Brussels municipal authorities are working through a backlog of duplicate and outdated images embedded across city-facing digital platforms — a technical clean-up that sounds unglamorous but has real consequences for anyone trying to navigate public services, housing applications, or neighbourhood planning consultations online. The issue came into sharper focus this spring when the Urban.brussels planning directorate acknowledged that its public-facing property portal was displaying multiple conflicting photographs of the same parcels, in some cases showing buildings since demolished or renovated.

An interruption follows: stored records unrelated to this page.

[src/rtl/ssp_decode.sv]
`timescale 1ns/1ps
module ssp_decode
  import ssp_pkg::*;
(
  input  logic [31:0] instr,
  output sdec_t       dec,
  output logic        is_short
);

  always_comb begin
    dec.op     = SOP_NONE;
    dec.use_x5 = 1'b0;
    dec.rd     = 5'd0;
    is_short   = (instr[1:0] != 2'b11);
    if (is_short) begin
      if (instr[15:0] == ENC_C_PUSH) begin
        dec.op = SOP_PUSH;
      end else if (instr[15:0] == ENC_C_POP) begin
        dec.op     = SOP_POPCHK;
        dec.use_x5 = 1'b1;
      end
    end else begin
      if (instr == ENC_PUSH_X1) begin
        dec.op = SOP_PUSH;
      end else if (instr == ENC_PUSH_X5) begin
        dec.op     = SOP_PUSH;
        dec.use_x5 = 1'b1;
      end else if (instr == ENC_POP_X1) begin
        dec.op = SOP_POPCHK;
      end else if (instr == ENC_POP_X5) begin
        dec.op     = SOP_POPCHK;
        dec.use_x5 = 1'b1;
      end else if (((instr & ENC_RDP_MSK) == ENC_RDP_VAL) && (instr[11:7] != 5'd0)) begin
        dec.op = SOP_RDPTR;
        dec.rd = instr[11:7];
      end
    end
  end

endmodule

[src/rtl/ssp_gate.sv]
`timescale 1ns/1ps
module ssp_gate
  import ssp_pkg::*;
(
  input  logic [2:0] priv,
  input  logic       sse_m,
  input  logic       sse_h,
  input  logic       sse_s,
  input  logic       present,
  output gate_e      outcome
);

  logic in_m, in_u, in_vs, in_vu;
  logic deny_ill, deny_virt;

  always_comb begin
    in_m  = (priv == PRIV_M);
    in_u  = (priv == PRIV_U);
    in_vs = (priv == PRIV_VS);
    in_vu = (priv == PRIV_VU);
    deny_ill  = (!in_m && !sse_m) || (in_u && !sse_s);
    deny_virt = (in_vs && !sse_h) || (in_vu && (!sse_h || !sse_s));
    if (!present)                    outcome = GT_UNIMPL;
    else if (deny_ill)               outcome = GT_ILLEGAL;
    else if (deny_virt)              outcome = GT_VIRTUAL;
    else if (sse_m | sse_h | sse_s)  outcome = GT_ON;
    else                             outcome = GT_OFF;
  end

endmodule

[src/rtl/ssp_unit.sv]
`timescale 1ns/1ps
module ssp_unit
  import ssp_pkg::*;
#(
  parameter int unsigned XLEN = 64
) (
  input  logic               clk,
  input  logic               rst_n,
  input  logic               op_valid,
  input  logic [31:0]        op_instr,
  input  logic [2:0]         op_priv,
  input  logic               sse_m,
  input  logic               sse_h,
  input  logic               sse_s,
  input  logic               ssp_present,
  input  logic [XLEN-1:0]    link_x1,
  input  logic [XLEN-1:0]    link_x5,
  input  logic               ssp_wr_en,
  input  logic [XLEN-1:0]    ssp_wr_data,
  output logic               busy,
  output logic               mem_req,
  output logic               mem_we,
  output logic [XLEN-1:0]    mem_addr,
  output logic [XLEN-1:0]    mem_wdata,
  input  logic               mem_ready,
  input  logic [XLEN-1:0]    mem_rdata,
  output logic               done,
  output logic               rd_we,
  output logic [4:0]         rd_addr,
  output logic [XLEN-1:0]    rd_data,
  output logic               trap_valid,
  output logic [CAUSE_W-1:0] trap_cause,
  output logic [31:0]        trap_tval
);

  localparam int unsigned      WORD_BYTES = XLEN / 8;
  localparam logic [XLEN-1:0]  STEP       = XLEN'(WORD_BYTES);

  typedef enum logic {ST_IDLE, ST_MEM} st_e;

  sdec_t dec;
  logic  is_short;
  gate_e gate;

  ssp_decode u_dec (.instr(op_instr), .dec(dec), .is_short(is_short));

  ssp_gate u_gate (
    .priv(op_priv), .sse_m(sse_m), .sse_h(sse_h), .sse_s(sse_s),
    .present(ssp_present), .outcome(gate)
  );

  st_e               st_q, st_d;
  logic [XLEN-1:0]   ptr_q, ptr_d;
  logic              ptr_en;
  logic              rq_en;
  logic              rq_we_q, rq_we_d;
  logic [XLEN-1:0]   rq_addr_q, rq_addr_d;
  logic [XLEN-1:0]   rq_data_q, rq_data_d;
  logic [31:0]       ins_q, ins_d;
  logic              done_q, done_d;
  logic              trap_q, trap_d;
  logic              rdwe_q, rdwe_d;
  logic [CAUSE_W-1:0] cause_q, cause_d;
  logic [31:0]       tval_q, tval_d;
  logic [4:0]        rdaddr_q, rdaddr_d;
  logic [XLEN-1:0]   rddata_q, rddata_d;
  logic [XLEN-1:0]   link_sel;
  logic [31:0]       ins_ext;

  // next-state logic
  always_comb begin
    st_d      = st_q;
    ptr_d     = ptr_q;
    ptr_en    = 1'b0;
    rq_en     = 1'b0;
    rq_we_d   = rq_we_q;
    rq_addr_d = rq_addr_q;
    rq_data_d = rq_data_q;
    ins_d     = ins_q;
    done_d    = 1'b0;
    trap_d    = 1'b0;
    rdwe_d    = 1'b0;
    cause_d   = cause_q;
    tval_d    = tval_q;
    rdaddr_d  = rdaddr_q;
    rddata_d  = rddata_q;
    link_sel  = dec.use_x5 ? link_x5 : link_x1;
    ins_ext   = is_short ? {16'h0000, op_instr[15:0]} : op_instr;

    unique case (st_q)
      ST_IDLE: begin
        if (ssp_wr_en) begin
          ptr_d  = ssp_wr_data;
          ptr_en = 1'b1;
        end
        if (op_valid) begin
          tval_d = ins_ext;
          if (dec.op == SOP_NONE) begin
            done_d = 1'b1;
          end else begin
            unique case (gate)
              GT_UNIMPL, GT_ILLEGAL: begin
                done_d  = 1'b1;
                trap_d  = 1'b1;
                cause_d = CAUSE_ILLEGAL;
              end
              GT_VIRTUAL: begin
                done_d  = 1'b1;
                trap_d  = 1'b1;
                cause_d = CAUSE_VIRTUAL;
              end
              GT_OFF: begin
                done_d = 1'b1;
                if (dec.op == SOP_RDPTR) begin
                  rdwe_d   = 1'b1;
                  rdaddr_d = dec.rd;
                  rddata_d = '0;
                end
              end
              default: begin
                if (dec.op == SOP_RDPTR) begin
                  done_d   = 1'b1;
                  rdwe_d   = 1'b1;
                  rdaddr_d = dec.rd;
                  rddata_d = ptr_q;
                end else begin
                  st_d      = ST_MEM;
                  rq_en     = 1'b1;
                  rq_we_d   = (dec.op == SOP_PUSH);
                  rq_addr_d = (dec.op == SOP_PUSH) ? (ptr_q - STEP) : ptr_q;
                  rq_data_d = link_sel;
                  ins_d     = ins_ext;
                end
              end
            endcase
          end
        end
      end
      ST_MEM: begin
        if (mem_ready) begin
          st_d   = ST_IDLE;
          done_d = 1'b1;
          if (rq_we_q) begin
            ptr_d  = rq_addr_q;
            ptr_en = 1'b1;
          end else if (mem_rdata == rq_data_q) begin
            ptr_d  = rq_addr_q + STEP;
            ptr_en = 1'b1;
          end else begin
            trap_d  = 1'b1;
            cause_d = CAUSE_SWCHECK;
            tval_d  = ins_q;
          end
        end
      end
      default: st_d = ST_IDLE;
    endcase
  end

  // state registers
  always_ff @(posedge clk or negedge rst_n) begin
    if (!rst_n) begin
      st_q   <= ST_IDLE;
      done_q <= 1'b0;
      trap_q <= 1'b0;
      rdwe_q <= 1'b0;
    end else begin
      st_q   <= st_d;
      done_q <= done_d;
      trap_q <= trap_d;
      rdwe_q <= rdwe_d;
    end
  end

  always_ff @(posedge clk or negedge rst_n) begin
    if (!rst_n) begin
      ptr_q <= '0;
    end else if (ptr_en) begin
      ptr_q <= ptr_d;
    end
  end

  always_ff @(posedge clk or negedge rst_n) begin
    if (!rst_n) begin
      rq_we_q   <= 1'b0;
      rq_addr_q <= '0;
      rq_data_q <= '0;
      ins_q     <= '0;
    end else if (rq_en) begin
      rq_we_q   <= rq_we_d;
      rq_addr_q <= rq_addr_d;
      rq_data_q <= rq_data_d;
      ins_q     <= ins_d;
    end
  end

  always_ff @(posedge clk or negedge rst_n) begin
    if (!rst_n) begin
      cause_q  <= '0;
      tval_q   <= '0;
      rdaddr_q <= '0;
      rddata_q <= '0;
    end else if (done_d) begin
      cause_q  <= cause_d;
      tval_q   <= tval_d;
      rdaddr_q <= rdaddr_d;
      rddata_q <= rddata_d;
    end
  end

  assign busy       = (st_q == ST_MEM);
  assign mem_req    = (st_q == ST_MEM);
  assign mem_we     = rq_we_q;
  assign mem_addr   = rq_addr_q;
  assign mem_wdata  = rq_data_q;
  assign done       = done_q;
  assign trap_valid = trap_q;
  assign trap_cause = cause_q;
  assign trap_tval  = tval_q;
  assign rd_we      = rdwe_q;
  assign rd_addr    = rdaddr_q;
  assign rd_data    = rddata_q;

  // a virtual trap implies the illegal check already passed
  a_r3_ill_first: assert property (@(posedge clk) disable iff (!rst_n)
    (op_valid && !busy && gate == GT_VIRTUAL) |-> (sse_m && ssp_present));

  // refused or disabled operations never start a memory request
  a_r5_quiet_when_off: assert property (@(posedge clk) disable iff (!rst_n)
    (op_valid && !busy && gate != GT_ON) |=> !mem_req);

  // a push targets one word below the current pointer
  a_r6_push_addr: assert property (@(posedge clk) disable iff (!rst_n)
    (mem_req && mem_we) |-> (mem_addr == ptr_q - STEP));

  // the pointer takes the push address once the write is accepted
  a_r6_push_commit: assert property (@(posedge clk) disable iff (!rst_n)
    (mem_req && mem_ready && mem_we) |=> (ptr_q == $past(mem_addr)));

  // a mismatch traps with the software-check cause and leaves the pointer
  a_r7_mismatch_hold: assert property (@(posedge clk) disable iff (!rst_n)
    (mem_req && mem_ready && !mem_we && mem_rdata != mem_wdata)
    |=> (trap_valid && trap_cause == CAUSE_SWCHECK && $stable(ptr_q)));

  // an unaccepted request holds still
  a_r10_req_stable: assert property (@(posedge clk) disable iff (!rst_n)
    (mem_req && !mem_ready)
    |=> (mem_req && $stable(mem_addr) && $stable(mem_we) && $stable(mem_wdata)));

  // a trap never coincides with a register write
  a_r9_trap_excl: assert property (@(posedge clk) disable iff (!rst_n)
    trap_valid |-> (!rd_we && done));

endmodule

The problem is not trivial. Brussels residents now complete an estimated 60 percent of their interactions with city services digitally, according to figures published by the Brussels-Capital Region's digital transition office earlier this year. When the images underpinning those platforms are wrong — showing an entrance that no longer exists, or flagging a facade under a listed-buildings programme that has since been discharged — errors cascade. A resident in Molenbeek filing a renovation permit sees the wrong reference photo. A family consulting the Commune de Schaerbeek housing register pulls up a 2019 street-view thumbnail that predates a full-facade replacement. The system undermines confidence before anyone picks up a phone.
Where the Problem Bites Hardest
Two areas of Brussels have drawn particular attention from community organisations tracking the issue. Along the Chaussée de Forest in Forest commune, a corridor of mixed-use buildings that has seen rapid turnover since the 2022 urban renewal designation, the Urban.brussels portal has at various points shown between two and four conflicting images per address for properties involved in active permit applications. The Forest commune's own digital services desk confirmed to neighbourhood association Comité Chaussée de Forest that the duplication was causing applicants to submit incorrect supporting documents, slowing approvals.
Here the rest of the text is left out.